Just stick them in where the top of the tines are showing. That way all of us *******, beer drinking , big truck driving real Americans can enjoy the deer. All of those Prius driving, tree hugging , whining PETA peoples can just imagine what else is in the bed.


----------



## AvianQuest (Feb 7, 2006)

I'm going to get me a King Ranch and an old pair of horns and just drive around.

Or maybe...


----------



## Castaway2 (Aug 8, 2013)

Sorry...should of specified yes meat is in cooler... just showing the rack!.... wetdreams that is a nice load of deer!


----------



## dragginfool (Sep 12, 2009)

I remember seeing deer on the hood of trucks in Llano when I was a kid. The whole town smelled like a deer processing shop. It was awesome!


----------



## emed (Mar 16, 2015)

Yeah- I remember as a kid coming home from Junction and always seeing deer in the back of trucks, standing on the seat just trying to see what people had. I remember stopping at Grumpy's to eat and get fuel and walking around looking in the backs of other hunters trucks at what they shot. I travel 59 S now and hardly ever see this now a days either. We are always proud of what we shoot and if I do my son makes sure we have it on the ice chest or whatever to show, I think its one of his favorite parts of hunting now as well. That and stopping at Buccee's.


----------



## Baffin Bay (Jul 26, 2011)

I still show my kill usually on a receiver basket,,, last week had a 60 pound pig in the cooler with it's head and legs sticking out with a 20 lb bag of ice in its cavity. My cousin called me a dead animal exhibitionist,,,I call it look at my trophy archery kill...


----------



## Capt. Marcus Canales (Aug 25, 2005)

I usually seat belt mine in the truck on the passenger side, safety first ya know.

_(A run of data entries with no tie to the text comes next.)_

What follows belongs to an exercise in optimizing a design on an open flow for small area and a short achievable clock period; a production flow would make more cautious choices. Function was checked by simulation only, so behaviour that the tests miss may differ from the original. Power is estimated from default activity; no workload was simulated.

==> design/flow/design.v <==
module processelement #(
parameter data_size = 8
)
(
  input  wire clk,
  input  wire reset,
  input  wire cal_ele_cho_in,
  input  wire mem_ele_cho,
  input  wire mem_change,
  input  wire [data_size - 1:0] MUL_A_in,
  input  wire [data_size - 1:0] MUL_B_in,
  output reg  [data_size - 1:0] MUL_A_out,
  output reg  [data_size - 1:0] MUL_B_out,  
  output reg  [data_size - 1:0] MEM_out,
  output reg  [data_size - 1:0] MUL_C_out,
  output reg cal_ele_cho_out,
  input  wire [data_size - 1:0] MEM_in
);
  wire [data_size - 1:0] RESULT;
  wire [data_size - 1:0] NEXT_RESULT;
  wire [data_size - 1:0] Meminput;
  assign RESULT 		= MUL_A_in * MUL_B_in;
  assign NEXT_RESULT = cal_ele_cho_in ? RESULT : RESULT + MUL_C_out;
  assign Meminput 	= mem_ele_cho ? MEM_in : NEXT_RESULT;
  always @( posedge clk ) begin
    if ( reset ) begin
      MUL_C_out <= 'b0;
		MEM_out <= 'b0;
		MUL_A_out <= 'b0;
		MUL_B_out <= 'b0;
		cal_ele_cho_out <= 0;
	 end
    else begin
      MUL_C_out <= NEXT_RESULT;
		MUL_A_out <= MUL_A_in;
		MUL_B_out <= MUL_B_in;
		cal_ele_cho_out <= cal_ele_cho_in;
		if (mem_change) begin
			MEM_out <= Meminput;
		end
	 end
   end
endmodule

formally known as "osoobsessed"
Www.baffinbayrodandgun.com


----------



## WildCard07 (Jul 15, 2012)

I saw quite a few antlers sticking up from truck beds on the way back from Del Rio after Thanksgiving. What surprises me is how many un-skinned complete deer I see coming back to Houston from out there. Seems like I see at least 3 or 4 a season. I like seeing horns sticking up out of a truck bed but I don't understand people that haul the whole deer home in the bed of the truck in Texas heat. If there was snow on the ground I might understand but not 60-70 degree weather with the sun shining. That's not showing off your trophy. That is ruining good meat.


----------



## BlueDawg (Apr 17, 2015)

For me I don't want to draw attention with law enforcement in fact we don't wear camo in the truck. I used to display but have been stopped a couple of times by the law, we were legal no tickets but had to prove it and it took a little over an hour. The other reason was people asking where we hunt and I felt like it might drive the price per gun up over the years. I have sense bought my own ranch so that is no longer a concern of mine. I also regularly wear PFD's when running the boat in hopes that I don't get pulled over by the game warden. Again I am not doing anything wrong I just want to go fishing and if a Game Warden pulls you over and does their job it can take a little over 30 minutes.


----------



## Capt. Marcus Canales (Aug 25, 2005)

WildCard07 said:


> I saw quite a few antlers sticking up from truck beds on the way back from Del Rio after Thanksgiving. What surprises me is how many un-skinned complete deer I see coming back to Houston from out there. Seems like I see at least 3 or 4 a season. I like seeing horns sticking up out of a truck bed but I don't understand people that haul the whole deer home in the bed of the truck in Texas heat. If there was snow on the ground I might understand but not 60-70 degree weather with the sun shining. That's not showing off your trophy. That is ruining good meat.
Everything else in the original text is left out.